Art, 0390
Lo que voy a contar tiene un estrecho parentesco con la realidad. Es un relato según se mire. Según, una simple nota biográfica.
Detesto el teléfono, ese bicho resoplante que se introduce en la vida de una con total impunidad. No tengo teléfono. Pero lo uso (qué contradicción, yo misma, una voz sin cuerpo al asalto de la vida de otros). Una o dos veces al día acudo a una cabina. Un miércoles de diciembre, salía de mi cita habitual cuando tuve un encuentro. La había visto paseando de un lado a otro, abstraída en un libro que llevaba abierto entre las manos. Pensé que estaría esperando a que yo saliera para llamar a su vez. Sin embargo, tomó mi camino. Pura coincidencia, me dije. Al cabo de unos segundos, se colocaba a mi altura, me asaltaba con gesto tímido: “¿Es usted B, la escritora?”. Y, antes de que yo afirmara: “Yo también soy escritora, como tú”. No me desbancó tanto el tuteo repentino como la seguridad de su afirmación. Confusa, me dejé acompañar hasta casa. En el trayecto, me informó puntualmente de que lo había dejado todo —casa, familia, trabajo— para “hacer de escritora, como tú”. Este encuentro fue la letra inicial de una frase interminable que, a lo largo de meses, encauzó, y aún estuvo a punto de dinamitar, mi vida. Cada palabra de esta frase era un gesto que ella hacía para tornearse a sí misma, lo mismo que se tornea un trozo informe de barro siguiendo un modelo que se tiene constantemente bajo la mirada.

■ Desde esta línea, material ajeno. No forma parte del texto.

`src/speed_select_map.vh`:
```
`ifndef SPEED_SELECT_MAP_VH
`define SPEED_SELECT_MAP_VH

// ****************************************************************
// Register byte offsets.
// ****************************************************************
`define OFS_CONTROL        12'h000
`define OFS_INCH_FREQ      12'h004
`define OFS_INCH_RAMP      12'h008
`define OFS_TERM_FUNC      12'h00c
`define OFS_STATUS         12'h010
`define OFS_RAMP_REF       12'h014
`define OFS_PRESET_BASE    12'h040
`define OFS_PRESET_LAST    12'h078

// ****************************************************************
// Control register fields.
// ****************************************************************
`define CTL_MODE_LSB       0
`define CTL_MODE_MSB       2
`define CTL_REMOTE_LSB     4
`define CTL_REMOTE_MSB     5

// ****************************************************************
// Operation mode and remote selection values.
// ****************************************************************
`define MODE_SWITCHABLE    3'h0
`define MODE_PANEL         3'h1
`define MODE_EXTERNAL      3'h2
`define MODE_COMBINED_A    3'h3
`define MODE_COMBINED_B    3'h4
`define REMOTE_PRESET      2'h0
`define REMOTE_STORE       2'h1
`define REMOTE_NO_STORE    2'h2
`define REMOTE_CLEAR_STOP  2'h3

// ****************************************************************
// Terminal function codes.
// ****************************************************************
`define FUNC_LOW           4'h0
`define FUNC_MIDDLE        4'h1
`define FUNC_HIGH          4'h2
`define FUNC_JOG           4'h5
`define FUNC_EXTRA         4'h8

// ****************************************************************
// Frequency units of 0.1 Hz, times of 0.1 s, and reset values.
// ****************************************************************
`define PRESET_UNUSED      16'h270f
`define FREQ_MAX           16'h0fa0
`define RAMP_MAX           16'h8ca0
`define RST_HIGH           16'h0258
`define RST_MIDDLE         16'h012c
`define RST_LOW            16'h0064
`define RST_INCH_FREQ      16'h0032
`define RST_INCH_RAMP      16'h0005
`define RST_RAMP_REF       16'h0258
`define RST_TERM_FUNC      20'h85210
`define RST_CONTROL        32'h00000000

// ****************************************************************
// Command source codes shown in status.
// ****************************************************************
`define SRC_NONE           3'h0
`define SRC_JOG            3'h1
`define SRC_PRESET         3'h2
`define SRC_CURRENT        3'h3
`define SRC_VOLTAGE        3'h4

`endif

```
`src/function_match.v`:
```
`include "speed_select_map.vh"

// ****************************************************************
// Terminal function decoder.
// ****************************************************************
module function_match #(
  parameter [3:0] CODE = 4'h0
) (
  input  wire [19:0] term_func,
  input  wire [4:0]  term_in,
  output wire        active
);

  // A function is active when any terminal carrying its code is on.
  assign active = ((term_func[3:0]   == CODE) & term_in[0]) |
                  ((term_func[7:4]   == CODE) & term_in[1]) |
                  ((term_func[11:8]  == CODE) & term_in[2]) |
                  ((term_func[15:12] == CODE) & term_in[3]) |
                  ((term_func[19:16] == CODE) & term_in[4]);

endmodule

```
`src/preset_speed_and_jog_select.v`:
```
// Added by the designer: the placing of the registers and the APB interface to the registers.
`include "speed_select_map.vh"

// What this block does
// - Several of high, middle, low active with their combination preset unused: lowest-ranked active input wins.
// - Presets four to fifteen come from combinations of four select inputs.
// - A preset holding 9999 is not selected and never becomes a frequency.
// - Extra input alone with preset eight unused runs at low speed.
// - Terminal codes: 0 low, 8 extra, 1 middle, 2 high.
// - Priority: jog, presets, current analog input, voltage analog input.
// - Presets act only in switchable, external or combined operation modes.
// - Nonzero remote selection disables preset selection.
// - With jog selected, forward and reverse start inputs start and stop jog.
// - Jog runs at the inching frequency, 0 to 400 Hz, default 5 Hz.
// - Jog uses one ramp time for both directions, default 0.5 s.
// - Panel jog runs only while the run key is held.
// - During jog the second ramp selection is ignored; other second functions stay.
// - Operation mode 3 disables jog entirely.
// - Mode 4: panel run or unit forward/reverse keys start, stop key stops.
// - Remote selection: 0 presets, 1 stored, 2 unstored, 3 cleared at stop.
// - Presets four to fifteen carry no precedence among themselves.
// - High, middle, low alone select 60, 30 and 10 Hz defaults.
// - Remote selection 1 to 3 turns high, middle, low into up, down, clear.
module preset_speed_and_jog_select (
  input  wire        pclk,
  input  wire        presetn,
  input  wire        psel,
  input  wire        penable,
  input  wire        pwrite,
  input  wire [11:0] paddr,
  input  wire [31:0] pwdata,
  output reg  [31:0] prdata,
  output reg         pready,
  output reg         pslverr,
  input  wire [4:0]  terminal_in,
  input  wire        forward_start_input,
  input  wire        reverse_start_input,
  input  wire        second_function_select,
  input  wire        panel_jog_mode,
  input  wire        panel_run_key,
  input  wire        panel_stop_key,
  input  wire        unit_forward_key,
  input  wire        unit_reverse_key,
  input  wire        current_input_valid,
  input  wire [15:0] current_input_freq,
  input  wire        voltage_input_valid,
  input  wire [15:0] voltage_input_freq,
  output reg  [15:0] frequency_reference,
  output reg  [2:0]  command_source,
  output reg         run_command,
  output reg         run_reverse,
  output reg         jog_running,
  output reg  [15:0] ramp_time,
  output reg  [15:0] ramp_reference,
  output reg         second_ramp_select,
  output reg         second_function_other,
  output reg         remote_increase,
  output reg         remote_decrease,
  output reg         remote_clear,
  output reg         remote_store_enable
);

  // ****************************************************************
  // Register storage.
  // ****************************************************************
  reg  [31:0] control;
  reg  [15:0] inching_frequency;
  reg  [15:0] inching_ramp_time;
  reg  [15:0] ramp_ref_freq;
  reg  [19:0] term_func;
  reg  [15:0] preset [0:14];
  reg         combined_run;
  reg         start_seen;
  integer     i;

  wire [2:0]  operation_mode_selection  = control[`CTL_MODE_MSB:`CTL_MODE_LSB];
  wire [1:0]  remote_function_selection = control[`CTL_REMOTE_MSB:`CTL_REMOTE_LSB];

  // ****************************************************************
  // Terminal function decode.
  // ****************************************************************
  wire low_speed_select_input;
  wire middle_speed_select_input;
  wire high_speed_select_input;
  wire extra_speed_select_input;
  wire jog_select_input;

  // Each function is found by its code on any assignable terminal.
  function_match #(.CODE(`FUNC_LOW)) u_low (
    .term_func (term_func),
    .term_in   (terminal_in),
    .active    (low_speed_select_input)
  );
  function_match #(.CODE(`FUNC_MIDDLE)) u_middle (
    .term_func (term_func),
    .term_in   (terminal_in),
    .active    (middle_speed_select_input)
  );
  function_match #(.CODE(`FUNC_HIGH)) u_high (
    .term_func (term_func),
    .term_in   (terminal_in),
    .active    (high_speed_select_input)
  );
  function_match #(.CODE(`FUNC_EXTRA)) u_extra (
    .term_func (term_func),
    .term_in   (terminal_in),
    .active    (extra_speed_select_input)
  );
  function_match #(.CODE(`FUNC_JOG)) u_jog (
    .term_func (term_func),
    .term_in   (terminal_in),
    .active    (jog_select_input)
  );

  // ****************************************************************
  // Preset speed selection.
  // ****************************************************************
  wire [3:0]  combo = {extra_speed_select_input, high_speed_select_input,
                       middle_speed_select_input, low_speed_select_input};
  reg  [3:0]  table_index;
  reg         table_hit;
  reg  [15:0] table_value;
  reg  [15:0] basic_value;
  reg         basic_hit;
  reg  [15:0] preset_value;
  reg         preset_hit;

  // Fixed table from input combination to preset slot; slot 15 means none.
  always @* begin
    case (combo)
      4'h1:    table_index = 4'h2;
      4'h2:    table_index = 4'h1;
      4'h4:    table_index = 4'h0;
      4'h3:    table_index = 4'h3;
      4'h5:    table_index = 4'h4;
      4'h6:    table_index = 4'h5;
      4'h7:    table_index = 4'h6;
      4'h8:    table_index = 4'h7;
      4'h9:    table_index = 4'h8;
      4'ha:    table_index = 4'h9;
      4'hb:    table_index = 4'ha;
      4'hc:    table_index = 4'hb;
      4'hd:    table_index = 4'hc;
      4'he:    table_index = 4'hd;
      4'hf:    table_index = 4'he;
      default: table_index = 4'hf;
    endcase
  end

  // The table gives exactly one slot; unused slots fall back to the basic three.
  always @* begin
    table_value = 16'h0000;
    table_hit   = 1'b0;
    if (table_index != 4'hf) begin
      table_value = preset[table_index];
      table_hit   = (table_value != `PRESET_UNUSED);
    end
  end

  // The lowest-ranked active basic input wins; extra alone falls to low speed.
  always @* begin
    basic_hit   = 1'b1;
    basic_value = 16'h0000;
    if (low_speed_select_input)         basic_value = preset[2];
    else if (middle_speed_select_input) basic_value = preset[1];
    else if (high_speed_select_input)   basic_value = preset[0];
    else if (extra_speed_select_input)  basic_value = preset[2];
    else                                basic_hit   = 1'b0;
  end

  // Presets apply only with remote setting off and outside the panel mode; the mode field
  // is limited to 0 to 4 on write, so every other mode is an external style one.
  always @* begin
    preset_value = table_hit ? table_value : basic_value;
    preset_hit   = (table_hit | basic_hit) &
                   (operation_mode_selection != `MODE_PANEL) &
                   (remote_function_selection == `REMOTE_PRESET);
  end

  // ****************************************************************
  // Jog and start decisions.
  // ****************************************************************
  wire start_any  = forward_start_input | reverse_start_input;
  wire mode_jog_ok = (operation_mode_selection != `MODE_COMBINED_A);
  wire ext_jog    = mode_jog_ok & jog_select_input & start_any &
                    (operation_mode_selection != `MODE_PANEL);
  wire panel_jog  = mode_jog_ok & panel_jog_mode & panel_run_key &
                    (operation_mode_selection == `MODE_PANEL |
                     operation_mode_selection == `MODE_SWITCHABLE);
  wire jog_now    = ext_jog | panel_jog;
  wire panel_start = panel_run_key | unit_forward_key | unit_reverse_key;

  reg         next_combined_run;

  // In mode 4 the panel keys latch a run that the stop key ends.
  always @* begin
    next_combined_run = combined_run;
    if (operation_mode_selection != `MODE_COMBINED_B) begin
      next_combined_run = 1'b0;
    end else if (panel_stop_key) begin
      next_combined_run = 1'b0;
    end else if (panel_start) begin
      next_combined_run = 1'b1;
    end
  end

  // ****************************************************************
  // Frequency command arbitration.
  // ****************************************************************
  reg  [15:0] next_freq;
  reg  [2:0]  next_source;

  // Fixed priority order among the external frequency commands.
  always @* begin
    if (jog_now) begin
      next_freq   = inching_frequency;
      next_source = `SRC_JOG;
    end else if (preset_hit) begin
      next_freq   = preset_value;
      next_source = `SRC_PRESET;
    end else if (current_input_valid) begin
      next_freq   = current_input_freq;
      next_source = `SRC_CURRENT;
    end else if (voltage_input_valid) begin
      next_freq   = voltage_input_freq;
      next_source = `SRC_VOLTAGE;
    end else begin
      next_freq   = 16'h0000;
      next_source = `SRC_NONE;
    end
  end

  // ****************************************************************
  // Registered outputs towards the ramp generator.
  // ****************************************************************
  always @(posedge pclk or negedge presetn) begin
    if (!presetn) begin
      frequency_reference   <= 16'h0000;
      command_source        <= `SRC_NONE;
      run_command           <= 1'b0;
      run_reverse           <= 1'b0;
      jog_running           <= 1'b0;
      ramp_time             <= 16'h0000;
      ramp_reference        <= 16'h0000;
      second_ramp_select    <= 1'b0;
      second_function_other <= 1'b0;
      remote_increase       <= 1'b0;
      remote_decrease       <= 1'b0;
      remote_clear          <= 1'b0;
      remote_store_enable   <= 1'b0;
      combined_run          <= 1'b0;
      start_seen            <= 1'b0;
    end else begin
      frequency_reference   <= next_freq;
      command_source        <= next_source;
      combined_run          <= next_combined_run;
      start_seen            <= start_any;
      jog_running           <= jog_now;
      run_command           <= jog_now | next_combined_run |
                               (start_any & operation_mode_selection != `MODE_PANEL);
      run_reverse           <= reverse_start_input & ~forward_start_input & (operation_mode_selection != `MODE_PANEL);
      ramp_time             <= jog_now ? inching_ramp_time : 16'h0000;
      ramp_reference        <= ramp_ref_freq;
      second_ramp_select    <= second_function_select & ~jog_now;
      second_function_other <= second_function_select;
      // Remote setting reuses the basic inputs as up, down and clear.
      if (remote_function_selection != `REMOTE_PRESET && !jog_now) begin
        remote_increase     <= high_speed_select_input;
        remote_decrease     <= middle_speed_select_input;
        remote_clear        <= low_speed_select_input |
                               (remote_function_selection == `REMOTE_CLEAR_STOP &
                                start_seen & ~start_any);
      end else begin
        remote_increase     <= 1'b0;
        remote_decrease     <= 1'b0;
        remote_clear        <= 1'b0;
      end
      remote_store_enable   <= (remote_function_selection == `REMOTE_STORE);
    end
  end

  // ****************************************************************
  // APB slave.
  // ****************************************************************
  wire        setup_phase = psel & ~penable;
  wire        write_now   = psel & penable & pready & pwrite;
  wire        in_presets  = (paddr >= `OFS_PRESET_BASE) & (paddr <= `OFS_PRESET_LAST) &
                            (paddr[1:0] == 2'h0);
  wire [11:0] preset_ofs  = paddr - `OFS_PRESET_BASE;
  reg  [31:0] read_word;
  reg         mapped;

  // Read mux and address decode; unmapped addresses answer with an error.
  always @* begin
    mapped    = 1'b1;
    read_word = 32'h00000000;
    if (in_presets) begin
      read_word = {16'h0000, preset[preset_ofs[5:2]]};
    end else begin
      case (paddr)
        `OFS_CONTROL:   read_word = control;
        `OFS_INCH_FREQ: read_word = {16'h0000, inching_frequency};
        `OFS_INCH_RAMP: read_word = {16'h0000, inching_ramp_time};
        `OFS_TERM_FUNC: read_word = {12'h000, term_func};
        `OFS_STATUS:    read_word = {8'h00, run_reverse, run_command, jog_running,
                                     2'h0, command_source, frequency_reference};
        `OFS_RAMP_REF:  read_word = {16'h0000, ramp_ref_freq};
        default:        mapped    = 1'b0;
      endcase
    end
  end

  // Answer is prepared in the setup cycle so the access phase ends at once.
  always @(posedge pclk or negedge presetn) begin
    if (!presetn) begin
      pready  <= 1'b0;
      pslverr <= 1'b0;
      prdata  <= 32'h00000000;
    end else begin
      pready  <= setup_phase;
      pslverr <= setup_phase & ~mapped;
      prdata  <= (setup_phase & ~pwrite & mapped) ? read_word : 32'h00000000;
    end
  end

  // Register writes; frequencies and times beyond range are limited.
  always @(posedge pclk or negedge presetn) begin
    if (!presetn) begin
      control           <= `RST_CONTROL;
      inching_frequency <= `RST_INCH_FREQ;
      inching_ramp_time <= `RST_INCH_RAMP;
      ramp_ref_freq     <= `RST_RAMP_REF;
      term_func         <= `RST_TERM_FUNC;
      preset[0]         <= `RST_HIGH;
      preset[1]         <= `RST_MIDDLE;
      preset[2]         <= `RST_LOW;
      for (i = 3; i < 15; i = i + 1) begin
        preset[i]       <= `PRESET_UNUSED;
      end
    end else if (write_now && mapped) begin
      if (in_presets) begin
        if (pwdata[15:0] == `PRESET_UNUSED && preset_ofs[5:2] > 4'h2) begin
          preset[preset_ofs[5:2]] <= `PRESET_UNUSED;
        end else if (pwdata[15:0] > `FREQ_MAX) begin
          preset[preset_ofs[5:2]] <= `FREQ_MAX;
        end else begin
          preset[preset_ofs[5:2]] <= pwdata[15:0];
        end
      end else begin
        case (paddr)
          `OFS_CONTROL:   control <= {26'h0, pwdata[`CTL_REMOTE_MSB:`CTL_REMOTE_LSB], 1'b0,
                                     (pwdata[2:0] > `MODE_COMBINED_B) ? `MODE_COMBINED_B : pwdata[2:0]};
          `OFS_INCH_FREQ: inching_frequency <= (pwdata[15:0] > `FREQ_MAX) ? `FREQ_MAX : pwdata[15:0];
          `OFS_INCH_RAMP: inching_ramp_time <= (pwdata[15:0] > `RAMP_MAX) ? `RAMP_MAX : pwdata[15:0];
          `OFS_TERM_FUNC: term_func <= pwdata[19:0];
          `OFS_RAMP_REF:  ramp_ref_freq <= (pwdata[15:0] > `FREQ_MAX) ? `FREQ_MAX : pwdata[15:0];
          default:        term_func <= term_func;
        endcase
      end
    end
  end

endmodule

```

Me visitaba cada tarde. Se apoderaba de mi mesa de trabajo. Y allí, ella, que en su vida había escrito una línea, se ejercitaba en mi máquina de escribir. Fui viendo cómo se dejaba el cabello largo, cómo variaba su forma de vestir, incluso su forma de andar. A veces, sorprendía su mirada atenta sobre mí, como si estuviera diseccionando cada gesto, cada palabra. Yo ansiaba decirle que saliera de mi vida. Pero sin saber cómo ni porqué, una especie de mala conciencia había enraizado en mí, al tiempo que el poder adormecedor de la costumbre.
Visité a un amigo pintor que me doblaba la edad y, por el mismo motivo, supuse, la experiencia. Mi relación de sucesos no pareció extrañarle. “Es una Barbie cualquiera”, dijo, con naturalidad.
Le pregunté si se trataba de un nuevo espécimen. “Las Barbies son la plaga de nuestro siglo, aunque imagino que resultan tan antiguas como el hombre mismo. Están en todos los campos. Hay Barbies que vuelan muy alto y otras que tienen un vuelo rasante. Las hay ellas y ellos. Algo las unifica: no trabajan para conseguir una obra, sino por suplantar una imagen. Pensando que ésta es el camino más fácil para acceder a aquella”.
“¿Y lo consiguen?”, pregunté, asustada.
“¿Cómo, si son trozos de plástico puestos en molde, seriados? No te molestes en sacártela de encima. Cuando haya emborronado unos cuantos miles de folios más, decidirá, de pronto, ser otra cosa. Pero a la próxima Barbie que se cruce en tu camino, por favor, no le abras la puerta”.
Seguí el consejo aunque, por si se le ocurría gastar más folios de la cuenta, decidí presentársela a mi amigo. “Tiene una casa muy grande”, le dije, “no le importará dejarte una habitación”. Al cabo de unas semanas, me enteré de que había decidido “hacer de pintora”.